▶ [AIM OF THE EXERCISE]:
Whenever a line below holds the word "post", count it; please give only the final number.

[Extracted data entries]
`config.mk`:
```
export PLATFORM = sky130hd
export DESIGN_NAME = rv32i_operand_fetch
export DESIGN_NICKNAME = d
export VERILOG_FILES = /design/src/rtl/rv32i_operand_fetch.sv
export SDC_FILE = /design/constraint.sdc
export NUM_CORES = 1
export LEC_CHECK = 0
export ABC_AREA = 1
export CORE_UTILIZATION = 49
export CTS_CLUSTER_SIZE = 16
export DETAILED_ROUTE_END_ITERATION = 6
export PLACE_DENSITY = 0.95
export SLEW_MARGIN = 0
export SYNTH_ARGS = -nofsm -noshare
export SYNTH_HDL_FRONTEND = slang
export SYNTH_SLANG_ARGS = --single-unit
```
`constraint.sdc`:
```
create_clock -name i_clk -period 3.1 [get_ports i_clk]
set_input_delay 0.775 -clock i_clk [delete_from_list [all_inputs] [get_ports i_clk]]
set_output_delay 0.775 -clock i_clk [all_outputs]
set_load 0.01 [all_outputs]
```
`src/rtl/rv32i_operand_fetch.sv`:
```
// rv32i_operand_fetch
//   Operand-fetch sequencer between the decoder and execute. A decoded
//   instruction is accepted in IDLE. Each required source register is read
//   from a 16-bit-wide register file as two half-word beats (low, then high),
//   reassembled into 32 bits, patched by in-flight writebacks, and presented
//   to execute.
//
// Handshake (both sides): a transfer happens on a rising edge where valid and
//   ready are both high. o_valid holds, with its data, until i_ready. ready
//   never depends on valid.
//
// Ports
//   i_clk, i_rst            clock; synchronous active-high reset
//   i_valid / o_ready       decoder handshake (o_ready only in IDLE, low in reset)
//   i_instr                 instruction word, captured on accept
//   i_rs1_addr, i_rs2_addr  source register indices
//   i_rs1_use, i_rs2_use    operand-required flags
//   o_rf_rd_en/addr/hi      half-word read request (hi=0 -> [15:0], hi=1 -> [31:16])
//   i_rf_rd_data            read data, returned exactly one cycle after a request
//   i_wb_en/addr/data       writeback committing this cycle (forwarding source)
//   o_valid / i_ready       execute handshake
//   o_instr                 captured instruction
//   o_rs1_data, o_rs2_data  assembled operands
//   o_dbg_state             current FSM state (debug visibility)

module rv32i_operand_fetch (
   input  logic        i_clk,
   input  logic        i_rst,
   input  logic        i_valid,
   output logic        o_ready,
   input  logic [31:0] i_instr,
   input  logic [4:0]  i_rs1_addr,
   input  logic [4:0]  i_rs2_addr,
   input  logic        i_rs1_use,
   input  logic        i_rs2_use,
   output logic        o_rf_rd_en,
   output logic [4:0]  o_rf_rd_addr,
   output logic        o_rf_rd_hi,
   input  logic [15:0] i_rf_rd_data,
   input  logic        i_wb_en,
   input  logic [4:0]  i_wb_addr,
   input  logic [31:0] i_wb_data,
   output logic        o_valid,
   input  logic        i_ready,
   output logic [31:0] o_instr,
   output logic [31:0] o_rs1_data,
   output logic [31:0] o_rs2_data,
   output logic [2:0]  o_dbg_state
);

   typedef enum logic [2:0] {
      S_IDLE  = 3'd0,
      S_R1L   = 3'd1,
      S_R1H   = 3'd2,
      S_R2L   = 3'd3,
      S_R2H   = 3'd4,
      S_CAPT  = 3'd5,
      S_VALID = 3'd6
   } state_t;

   state_t     state;
   logic [4:0] rs1_addr_q, rs2_addr_q;
   logic       rs1_fetch_q, rs2_fetch_q;   // operand is actually read (used and not x0)
   logic       fwd1_q, fwd2_q;             // sticky: writeback already supplied all 32 bits
   logic       cap_en_q;                   // read data arrives this cycle
   logic       cap_op2_q;                  // ... and belongs to operand 2
   logic       cap_hi_q;                   // ... and is the upper half

   logic acc_fetch1, acc_fetch2;
   logic wb_hit1, wb_hit2;
   logic cap1, cap2;

   assign acc_fetch1 = i_rs1_use && (i_rs1_addr != 5'd0);
   assign acc_fetch2 = i_rs2_use && (i_rs2_addr != 5'd0);

   // Forwarding window spans every non-IDLE state, including the handshake
   // cycle in VALID. The fetch flag already excludes x0.
   assign wb_hit1 = (state != S_IDLE) && rs1_fetch_q && i_wb_en && (i_wb_addr == rs1_addr_q);
   assign wb_hit2 = (state != S_IDLE) && rs2_fetch_q && i_wb_en && (i_wb_addr == rs2_addr_q);

   // Once forwarded, the BRAM copy is stale and must not overwrite it.
   assign cap1 = cap_en_q && !cap_op2_q && !fwd1_q;
   assign cap2 = cap_en_q &&  cap_op2_q && !fwd2_q;

   assign o_ready     = (state == S_IDLE) && !i_rst;
   assign o_dbg_state = state;

   always_ff @(posedge i_clk) begin
      if (i_rst) begin
         state        <= S_IDLE;
         o_valid      <= 1'b0;
         o_rf_rd_en   <= 1'b0;
         o_rf_rd_addr <= 5'd0;
         o_rf_rd_hi   <= 1'b0;
         o_instr      <= 32'd0;
         o_rs1_data   <= 32'd0;
         o_rs2_data   <= 32'd0;
         rs1_addr_q   <= 5'd0;
         rs2_addr_q   <= 5'd0;
         rs1_fetch_q  <= 1'b0;
         rs2_fetch_q  <= 1'b0;
         fwd1_q       <= 1'b0;
         fwd2_q       <= 1'b0;
         cap_en_q     <= 1'b0;
         cap_op2_q    <= 1'b0;
         cap_hi_q     <= 1'b0;
      end else begin
         // Remember what the outstanding request was so the returning beat
         // lands in the right half of the right operand.
         cap_en_q  <= o_rf_rd_en;
         cap_op2_q <= (state == S_R2L) || (state == S_R2H);
         cap_hi_q  <= o_rf_rd_hi;

         case (state)
            S_IDLE: begin
               o_valid <= 1'b0;
               if (i_valid) begin
                  o_instr     <= i_instr;
                  rs1_addr_q  <= i_rs1_addr;
                  rs2_addr_q  <= i_rs2_addr;
                  rs1_fetch_q <= acc_fetch1;
                  rs2_fetch_q <= acc_fetch2;
                  o_rs1_data  <= 32'd0;
                  o_rs2_data  <= 32'd0;
                  fwd1_q      <= 1'b0;
                  fwd2_q      <= 1'b0;
                  if (acc_fetch1) begin
                     state        <= S_R1L;
                     o_rf_rd_en   <= 1'b1;
                     o_rf_rd_addr <= i_rs1_addr;
                     o_rf_rd_hi   <= 1'b0;
                  end else if (acc_fetch2) begin
                     state        <= S_R2L;
                     o_rf_rd_en   <= 1'b1;
                     o_rf_rd_addr <= i_rs2_addr;
                     o_rf_rd_hi   <= 1'b0;
                  end else begin
                     state   <= S_VALID;
                     o_valid <= 1'b1;
                  end
               end
            end
            S_R1L: begin
               state        <= S_R1H;
               o_rf_rd_en   <= 1'b1;
               o_rf_rd_addr <= rs1_addr_q;
               o_rf_rd_hi   <= 1'b1;
            end
            S_R1H: begin
               if (rs2_fetch_q) begin
                  state        <= S_R2L;
                  o_rf_rd_en   <= 1'b1;
                  o_rf_rd_addr <= rs2_addr_q;
                  o_rf_rd_hi   <= 1'b0;
               end else begin
                  state        <= S_CAPT;
                  o_rf_rd_en   <= 1'b0;
                  o_rf_rd_addr <= 5'd0;
                  o_rf_rd_hi   <= 1'b0;
               end
            end
            S_R2L: begin
               state        <= S_R2H;
               o_rf_rd_en   <= 1'b1;
               o_rf_rd_addr <= rs2_addr_q;
               o_rf_rd_hi   <= 1'b1;
            end
            S_R2H: begin
               state        <= S_CAPT;
               o_rf_rd_en   <= 1'b0;
               o_rf_rd_addr <= 5'd0;
               o_rf_rd_hi   <= 1'b0;
            end
            S_CAPT: begin
               // Waits for the last beat to land before presenting.
               state   <= S_VALID;
               o_valid <= 1'b1;
            end
            S_VALID: begin
               if (i_ready) begin
                  state   <= S_IDLE;
                  o_valid <= 1'b0;
               end
            end
            default: begin
               state      <= S_IDLE;
               o_valid    <= 1'b0;
               o_rf_rd_en <= 1'b0;
            end
         endcase

         // Operand updates. Hits are impossible in IDLE, so these never
         // collide with the clear on accept.
         if (wb_hit1) begin
            o_rs1_data <= i_wb_data;
            fwd1_q     <= 1'b1;
         end else if (cap1) begin
            if (cap_hi_q) o_rs1_data[31:16] <= i_rf_rd_data;
            else          o_rs1_data[15:0]  <= i_rf_rd_data;
         end

         if (wb_hit2) begin
            o_rs2_data <= i_wb_data;
            fwd2_q     <= 1'b1;
         end else if (cap2) begin
            if (cap_hi_q) o_rs2_data[31:16] <= i_rf_rd_data;
            else          o_rs2_data[15:0]  <= i_rf_rd_data;
         end
      end
   end

endmodule

```
# Word level (Yosys, flattened, before mapping)
# Cells that the tools add are included.
[op_classes] eq_ne=11 n_mux=41 n_bitwise=2 n_reduce_logical=40
[op_table] op="2-to-1 mux 32 bit" n=8
[op_table] op="2-to-1 mux 16 bit" n=4
[op_table] op="case mux 5 bit (5 select lines)" n=1
[op_table] op="case mux 3 bit (7 select lines)" n=1
[op_table] op="2-to-1 mux 5 bit" n=4
[op_table] op="2-to-1 mux 1 bit" n=15
[op_table] op="2-to-1 mux 3 bit" n=5
[op_table] op="nonzero test 5 bit" n=3
[op_table] op="logical AND 1 bit" n=13
[op_table] op="equality test 5 bit" n=2
[op_table] op="AND reduction 2 bit" n=5
[op_table] op="equality test 3 bit (second input constant)" n=3
[op_table] op="AND reduction 3 bit" n=3
[op_table] op="case mux 1 bit (4 select lines)" n=2
[op_table] op="nonzero test 2 bit" n=4
[op_table] op="equality test 3 x 2 -> 1 bit (second input constant)" n=2
[op_table] op="nonzero test 3 bit" n=2
[op_table] op="OR reduction 2 bit" n=3
[op_table] op="zero test 1 bit" n=4
[op_table] op="inequality test 2 bit (second input constant)" n=2
[op_table] op="OR reduction 4 bit" n=1
[op_table] op="equality test 3 x 1 -> 1 bit (second input constant)" n=1
[op_table] op="zero test 3 bit" n=1
[op_table] op="inequality test 3 bit (second input constant)" n=1
[op_table] op="3 further kinds" n=4
[word_totals] regBits=124 in_bits=102 out_inout_bits=108 elab_cells=111

# Logic depth before layout (Yosys ltp)
# Gate-level depths: netlist of run 1.
[logic_depth] ltp_word=6 ltp_mapped=10 mapped_depth_nobuf=9

# Least setup slack after synthesis of run 1
# No wires, ideal clock.
[synth_path] kind="input to output" startpoint="input port i_rst" endpoint="output port o_ready" arrival_ps=1146 t_required_ps=2325 slack_ps=1179 stages=2 n_path_buf=1 path_cell_list="clkbuf_1 nor2_1"
[synth_via] elab_chain_len=2
[synth_lines] element="start, declared" line_no="28" source="input logic i_rst,"
[synth_lines] element="zero test 1 bit" line_no="85" source="assign o_ready = (state == S_IDLE) && !i_rst;"
[synth_lines] element="logical AND 1 bit" line_no="85"
[synth_lines] element="end, declared" line_no="30" source="output logic o_ready,"
# Every way passes these cells.

# Worst setup path after layout of run 1
# Ends and elaborated chain as after synthesis.

==> flow_metrics.tcl, run 1 <==
set metrics [dict create \
    antenna_found_initial 0 \
    dp_hpwl_mm 13.0 \
    grt_pass1_wl_mm 29.9 \
    gr-total-overflow 0 \
    totalWireLength_mm 18.9 \
    syn_to_final_growth_pct 44.8 \
    root_buffer "clkbuf_16" \
    yosysWarnings 0 \
    drv_slew 0 \
    async_flop_share_pct 0 \
    cts_tree "built" \
    coreArea_mm2 0.0120 \
    detail-route-antenna-nets 0 \
    cts_buffer_depth 2 \
    htreeDepth 4 \
    syn-num-nets 1066 \
    ioPinCount 210 \
    peakVddDrop_uv 538 \
    diodes 0 \
    hold_violations 0 \
    num_rows 40 \
    drive_above_1_share_pct 4.13 \
    layout_commonest_cell "nor2_1" \
    cts_sinks 124 \
    start_util_pct 50.2 \
    setup_ws_ns 0.465 \
    ys_ff_latch 124 \
    drt_iter0_drc 729 \
    syn-mean-instance-area_um2 6.25 \
    fin_nets 1251 \
    period_needed_ns 2.64 \
    p_total_mw 5.80 \
    cp-start-kind "input pin" \
    path_depth 3 \
    timing.slew.headroom_pct 29.8 \
    port-buffer-count 209 \
    die_h_um 113 \
    finalCritPeriodShare_pct 85.0 \
    ctsResizeCount 0 \
    fp.dieW_um 113 \
    cts_buffers 17 \
    synth_area_mm2 0.00603 \
    first_pass_iters 6 \
    synthFlopType "dfxtp_1" \
    hold_depth 2 \
    slowest_stage "clkdlybuf4s50_1" \
    vias 6842 \
    netlist_instances 964 \
    drc 0 \
    gp_congestion 0.872 \
    hp-class "reg2reg" \
    p_leak_nw 3.73 \
    power.density_mw_per_mm2 665 \
    crit_required_ns 2.32 \
    cp.arrival_ns 1.86 \
    cpMostUsedCell "clkdlybuf4s50_1" \
    setup.worst_path.class "in2out" \
    status "completed" \
    synth_edf_count 0 \
    post-place-ws_ns 0.465 \
    wl_per_cell_um 14.4 \
    synthDistinctLibCells 23 \
    grt_max_degree 79 \
    ys_seq_area_share_pct 41.2 \
    crit_chain "clkdlybuf4s50_1 > nor2_1 > clkdlybuf4s50_1" \
    rsz0062_at_grt "false" \
    cp_top_family "buffers and inverters" \
    critical_path.max_fanout 2 \
    viasPerCell 5.23 \
    fmax_ghz 0.379 \
    grt_pass1_vias 6404 \
    final-setup-viol-count 0 \
    die-area_mm2 0.0128 \
    endpoint_kind "primary output" \
    cts_setup_buffers 0 \
    clk_latency_ns 0.42 \
    cp_num_buf_inv 2 \
    nFillCells 903 \
    tightest_slew_ns 1.05 \
    fin_setup_tns_ns 0 \
    reg2reg_depth 6 \
    grt.total_usage_pct 29.8 \
    skew_ns 0.00653 \
    crit_path_max_incr_delay_ns 0.54 \
    post-route-util_pct 72.7 \
    holdBufCountCts 0 \
    layout_common_cells "nor2_1, nand2_1, clkdlybuf4s50_1" \
    clkTransAtPathRegs_ns 0.05 \
    max_cap_viol_count 0 \
]
## worst min-delay path, stage by stage (launching register included)
cell	delay (ns)
dfxtp_1	0.31
inv_1	0.07
nor2_1	0.04
## final timing paths
kind / start / endpoint / slack (ns)
max: i_rst / o_ready / 0.46
min: o_rf_rd_en$_SDFFE_PP0P_ / cap_en_q$_SDFF_PP0_ / 0.46
max reg2reg: cap_op2_q$_SDFF_PP0_ / o_rs2_data[15]$_SDFF_PP0_ / 1.00
min reg2reg: o_rf_rd_en$_SDFFE_PP0P_ / cap_en_q$_SDFF_PP0_ / 0.46
## cells by family (layout without fill, tap and decap cells)
group | after synthesis | in the layout | share of synthesized area [%]
AND/OR/NAND/NOR | 557 | 557 | 36.8
AO/OA/AOI/OAI | 145 | 145 | 12.1
buffers and inverters | 136 | 334 | 9.65
flip-flops | 124 | 124 | 41.2
XOR/XNOR | 2 | 2 | 0.291
## cells in the mapped netlist (2+ instances only)
library cell  instances  area, um2
a21oi_1              58        290
buf_1                 8       30.0
buf_2                15       75.1
buf_4                 4       30.0
buf_6                 5       56.3
clkbuf_1             21       78.8
dfxtp_1             124       2480
inv_1                80        300
inv_2                 3       11.3
nand2_1             232        871
nand3_1              49        245
nand3b_1              5       37.5
nand4_1               3       18.8
nor2_1              260        976
nor3_1                3       15.0
o21ai_0              86        430
xnor2_1               2       17.5
## sequential cells by signal (all words and copies together), names as in the netlist
name,flops
o_valid,1
rs2_addr_q,5
fwd1_q,1
rs2_fetch_q,1
o_rf_rd_hi,1
rs1_fetch_q,1
cap_en_q,1
cap_hi_q,1
o_rs1_data,32
o_rs2_data,32
rs1_addr_q,5
o_rf_rd_en,1
o_dbg_state,3
fwd2_q,1
o_instr,32
o_rf_rd_addr,5
cap_op2_q,1
## per-layer routing
metal / routed length (um) / global-route usage [%]
met1: 7290 / 33.2
met2: 9150 / 51.1
met3: 1760 / 9.43
met4: 676 / 15.5
met5: 0 / 0
## layout make-up
class / count / area, um2 / area share (%)
Sequential cell: 124 / 2480 / 28.4
Multi-Input combinational cell: 704 / 2970 / 34.0
Inverter: 83 / 313 / 3.58
Tap cell: 147 / 184 / 2.11
Timing Repair Buffer: 219 / 2220 / 25.4
Clock inverter: 5 / 30.0 / 0.344
Clock buffer: 27 / 533 / 6.11
## per-stage QoR
step / area (um2) / hold WS, ns / instances
after detailed placement: 8170 / 0.448 / 1277
final: 8730 / 0.459 / 1309
after global placement: 8170 / 0.455 / 1277
after floorplan: 6030 / 0.455 / 964
after global routing: 8730 / 0.483 / 1309
after CTS: 8730 / 0.461 / 1309
## power by group
part / total, mW / switching [mW] / internal, mW / leakage (nW)
clock network: 1.86 / 0.693 / 1.17 / 0.275
registers: 2.05 / 0.177 / 1.87 / 1.01
logic: 1.89 / 1.06 / 0.831 / 2.45
No activity file was read; power rests on OpenSTA's default activity.
==> run 2, diff against run 1 <==
- RECOVER_POWER: not set -> 100
- REMOVE_ABC_BUFFERS: not set -> 1
==> run 2 against run 1 <==
Against the previous run:
- clock power is 18% higher
- power increased by 4.1%
- fmax decreased by 6.3%
- first-iteration DRC count decreased by 16%
- flip-flop and latch count did not move
- wire length increased by 0.94%
==> flow_metrics.tcl, run 2 (same netlist as run 1, synthesis figures left out) <==
set metrics [dict create \
    ioPinCount 210 \
    rsz0062_at_grt "false" \
    grt.total_usage_pct 30.5 \
    grt_max_degree 75 \
    intPower_mw 4.07 \
    rrSetupSlack_ns 0.95 \
    htreeDepth 4 \
    first_pass_iters 7 \
    antenna_found_initial 0 \
    swShare_pct 32.6 \
    timing.slew.headroom_pct 38.0 \
    cp-start-kind "input pin" \
    vias 6889 \
    min_to "cap_hi_q$_SDFF_PP0_" \
    pwr-share-seq_pct 33.8 \
    detail-route-antenna-nets 0 \
    cts_sinks 124 \
    cp.arrival_ns 2.04 \
    clk_latency_ns 0.43 \
    p_total_mw 6.04 \
    rr_startpoint "o_dbg_state[2]$_SDFFE_PP0P_" \
    syn_to_final_growth_pct 45.9 \
    hp-class "reg2reg" \
    root_buffer "clkbuf_16" \
    viasPerCell 5.26 \
    gr-total-overflow 0 \
    crit_chain "dlygate4sd3_1 > nor2_1 > dlygate4sd3_1" \
    min_from "o_rf_rd_hi$_SDFFE_PP0P_" \
    max_cap_viol_count 0 \
    gp_congestion 0.936 \
    wl_per_cell_um 14.5 \
    critical_path.max_fanout 2 \
    cts_tree "built" \
    layout_common_cells "nor2_1, nand2_1, dfxtp_1" \
    power.density_mw_per_mm2 687 \
    final-setup-viol-count 0 \
    status "completed" \
    power.switching_mw 1.97 \
    clkPwrFrac_pct 36.4 \
    start_util_pct 50.2 \
    drc 0 \
    totalWireLength_mm 19.0 \
    fp.dieW_um 113 \
    die_h_um 113 \
    period_needed_ns 2.81 \
    finalCritPeriodShare_pct 90.7 \
    coreArea_mm2 0.0120 \
    fmax_ghz 0.356 \
    reg2reg_depth 9 \
    diodes 0 \
    skew_ns 0.00876 \
    cts_setup_buffers 0 \
    hold_violations 0 \
    drv_slew 0 \
    fin_nets 1252 \
    pwr-share-comb_pct 29.8 \
    dp_hpwl_mm 12.5 \
    peakVddDrop_uv 546 \
    hold_depth 2 \
    cpMostUsedCell "dlygate4sd3_1" \
    slowest_stage "dlygate4sd3_1" \
    r2r-end "o_rs2_data[6]$_SDFF_PP0_" \
    endpoint_kind "primary output" \
    num_rows 40 \
    layoutNonFillerInstCount 1310 \
    clkTransAtPathRegs_ns 0.05 \
    layout_commonest_cell "nor2_1" \
    cts_buffer_depth 2 \
    p_leak_nw 4.09 \
    crit_required_ns 2.32 \
    drt_iter0_drc 610 \
    grt_pass1_wl_mm 30.7 \
    grt_pass1_vias 6635 \
    holdBufCountCts 0 \
    dpl.cell_count 1278 \
    crit_path_max_incr_delay_ns 0.60 \
    cp_top_family "buffers and inverters" \
    ctsResizeCount 0 \
    drive_above_1_share_pct 3.96 \
    setup.worst_path.class "in2out" \
    top_regs "o_instr (32), o_rs1_data (32), o_rs2_data (32)" \
    port-buffer-count 209 \
    die-area_mm2 0.0128 \
    fin_setup_tns_ns 0 \
    cp_num_buf_inv 2 \
    cts_buffers 17 \
    tightest_slew_ns 0.929 \
]
[run 2: cell count changes in the layout (fill, tap and decap cells not counted), sizes merged]
cell / delta
buf: -1
clkbuf: -4
clkinv: +1
bufinv: +5
clkdlybuf4s50: -111
dlygate4sd3: +111
[run 2: worst reg2reg max path, cell delays in order (launching register included)]
cell and delay (ns):
dfxtp_1 0.47, inv_2 0.13, nand2_4 0.14, nor2_1 0.08, clkinvlp_2 0.09, buf_4 0.59
nand2_1 0.23, a21oi_1 0.21, nor2_1 0.06, nor2_1 0.10
[run 2: worst max path at each step]
stage / to / slack [ns] / startpoint / cells after the start
after global routing: o_ready / 0.26 / i_rst / 3
after detailed placement: o_ready / 0.47 / i_rst / 3
after global placement: o_ready / 0.49 / i_rst / 3
final: o_ready / 0.29 / i_rst / 3
after floorplan: o_rs2_data[0]$_SDFF_PP0_ / -1.49 / i_wb_en / 7
after CTS: o_ready / 0.47 / i_rst / 3
[run 2: layout make-up]
cell class                 count  area, um2
clock buffer                  21        460
clock inverter                11        190
fill                         921       3210
inverter                      83        313
multi-input combinational    704       2960
sequential                   124       2480
tap                          147        184
timing repair buffer         220       2210
[run 2: metal layers]
| metal | vias up | wire length (um) | global-route usage [%] |
|---|---|---|---|
| met1 | 3118 | 6970 | 32.8 |
| met3 | 52 | 1930 | 10.1 |
| met2 | 350 | 9590 | 54.7 |
| met4 | 0 | 565 | 13.0 |
| met5 | - | 0 | 0 |
| li1 | 3369 | - | - |
[run 2: power groups by stage]
| stage | Sequential (mW) | Clock [mW] | Combinational, mW |
|---|---|---|---|
| after floorplan | 2.15 | 0 | 0.863 |
| after global placement | 2.06 | 0 | 1.80 |
| after detailed placement | 2.07 | 0 | 1.85 |
| after CTS | 2.05 | 2.22 | 1.88 |
| after global routing | 2.07 | 2.29 | 1.99 |
| final | 2.04 | 2.20 | 1.80 |
[run 2: per-stage QoR]
stage	hold WS (ns)	util, %	setup slack (ns)	area [um2]
2_1_floorplan	0.459	-	-1.49	5760
3_3_place_gp	0.427	67.9	0.495	8160
3_5_place_dp	0.434	67.9	0.475	8160
4_1_cts	0.444	73.4	0.473	8810
5_1_grt	0.464	73.3	0.257	8800
6_report	0.437	73.3	0.289	8800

▶ [FINISHED EXERCISE]:
2